Coming in at just under 650 grams (about a kilogram with the keyboard case and stylus), it’s a no-brainer for someone who doesn’t need all the bells, whistles, and heavy metals of a full laptop.
Typing on the Galaxy Book’s compact keyboard was surprisingly pleasurable. Even my notoriously stubby fingers rarely missed their marks. The touchpad is a little difficult to manipulate, but you have a full 10.6 inches of touch-enabled screen to work with, so that’s of little consequence.
To that end, the S Pen – Samsung’s fancy new stylus – is really quite fantastic.
It’s lightweight, powerfully accurate, and, short of dragging a Sharpie across your screen, as close to the traditional writing experience as you’ll get on a 2-in-1 tablet.
Co-developed with Wacom, the stylus is perhaps the Galaxy Book’s biggest selling point, and Samsung knows it.
The workbook comes with the same proprietary software packed into the Note series, meaning you’re always only a click of the stylus button away from being able to doodle or jot down your thoughts on the fly.
That said, it’s a shame that the Galaxy Book is unable to capitalize on its note-taking software the way it has on its mobile platforms.
Because it runs on Microsoft’s tablet-ready Windows 10, the Galaxy Book comes bundled with the operating system’s own stylus software Ink Workspace. It’s an awkward redundancy that often results in the two systems bogging each other down.
As with anything that claims to be an all-in-one solution, the Galaxy Book brings both the pros and the cons of both its parent categories.

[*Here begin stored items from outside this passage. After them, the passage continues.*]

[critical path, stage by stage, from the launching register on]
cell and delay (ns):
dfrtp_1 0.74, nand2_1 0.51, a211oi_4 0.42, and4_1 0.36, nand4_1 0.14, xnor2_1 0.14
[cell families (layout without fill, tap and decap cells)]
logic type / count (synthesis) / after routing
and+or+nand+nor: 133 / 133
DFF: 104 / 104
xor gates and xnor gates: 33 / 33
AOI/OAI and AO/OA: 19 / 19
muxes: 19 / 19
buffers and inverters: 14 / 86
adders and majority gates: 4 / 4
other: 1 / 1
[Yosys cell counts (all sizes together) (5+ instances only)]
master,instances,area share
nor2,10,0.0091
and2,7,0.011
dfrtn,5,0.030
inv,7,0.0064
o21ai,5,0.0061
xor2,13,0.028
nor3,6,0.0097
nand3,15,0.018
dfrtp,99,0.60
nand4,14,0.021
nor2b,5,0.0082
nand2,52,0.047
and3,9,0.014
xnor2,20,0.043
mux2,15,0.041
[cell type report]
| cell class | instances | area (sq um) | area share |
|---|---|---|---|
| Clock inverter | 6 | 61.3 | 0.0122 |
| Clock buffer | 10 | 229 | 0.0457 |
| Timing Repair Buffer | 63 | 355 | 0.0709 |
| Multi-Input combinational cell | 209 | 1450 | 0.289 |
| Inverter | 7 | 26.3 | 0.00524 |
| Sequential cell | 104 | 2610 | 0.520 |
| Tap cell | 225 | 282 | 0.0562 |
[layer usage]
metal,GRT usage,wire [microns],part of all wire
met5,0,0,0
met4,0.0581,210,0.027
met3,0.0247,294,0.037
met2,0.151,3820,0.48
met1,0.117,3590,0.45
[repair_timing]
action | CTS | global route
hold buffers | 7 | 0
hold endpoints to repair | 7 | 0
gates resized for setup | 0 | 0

So while I did appreciate the Galaxy Book’s compact, yet surprisingly decent keyboard and wonderful stylus, I would be remiss to leave out its shortcomings.
While the larger version of the Galaxy Book boasts slightly more powerful components, the 10.6-inch model is a lightweight machine in more ways than one.
Pairing a weak Intel Core m3 processor with only 4GB of RAM, the Galaxy Book is underpowered even by 2-in-1 standards.
Of course, skimming through spreadsheets and working on a Powerpoint presentation should be no problem. But don’t expect to be jumping between Photoshop and Illustrator, building any 3D animation project – a shame given the fantastic S-Pen.
On average, the battery lasted me about six to seven hours of moderate usage. This machine isn’t designed to be your all-day workhorse, so the modest battery life shouldn’t be too big an issue for most.
But if you’re hoping for something wieldy to take notes on that’ll last you all day, I’d suggest maybe a Moleskine.
The Galaxy Book was designed with one thing in mind: taking notes. So digital artists looking for an affordable alternative to the iPad Pro will be sorely dissappointed.
It’s not nearly as polished as Apple’s offerings, and offers nowhere near the amount of power Microsoft’s homegrown products boast. But it doesn’t have to.
Priced at a reasonable P44,990, the Galaxy Book comes already packaged with a great keyboard and wonderful stylus, making it the more affordable option over the similarly sized iPad Pro when bundled with its Smart Keyboard and Apple Pencil.
If you’re looking for more bang-for-your-buck on a versatile machine that will allow you to both type out and jot down notes with ease, the Galaxy Book is a solid, practical choice.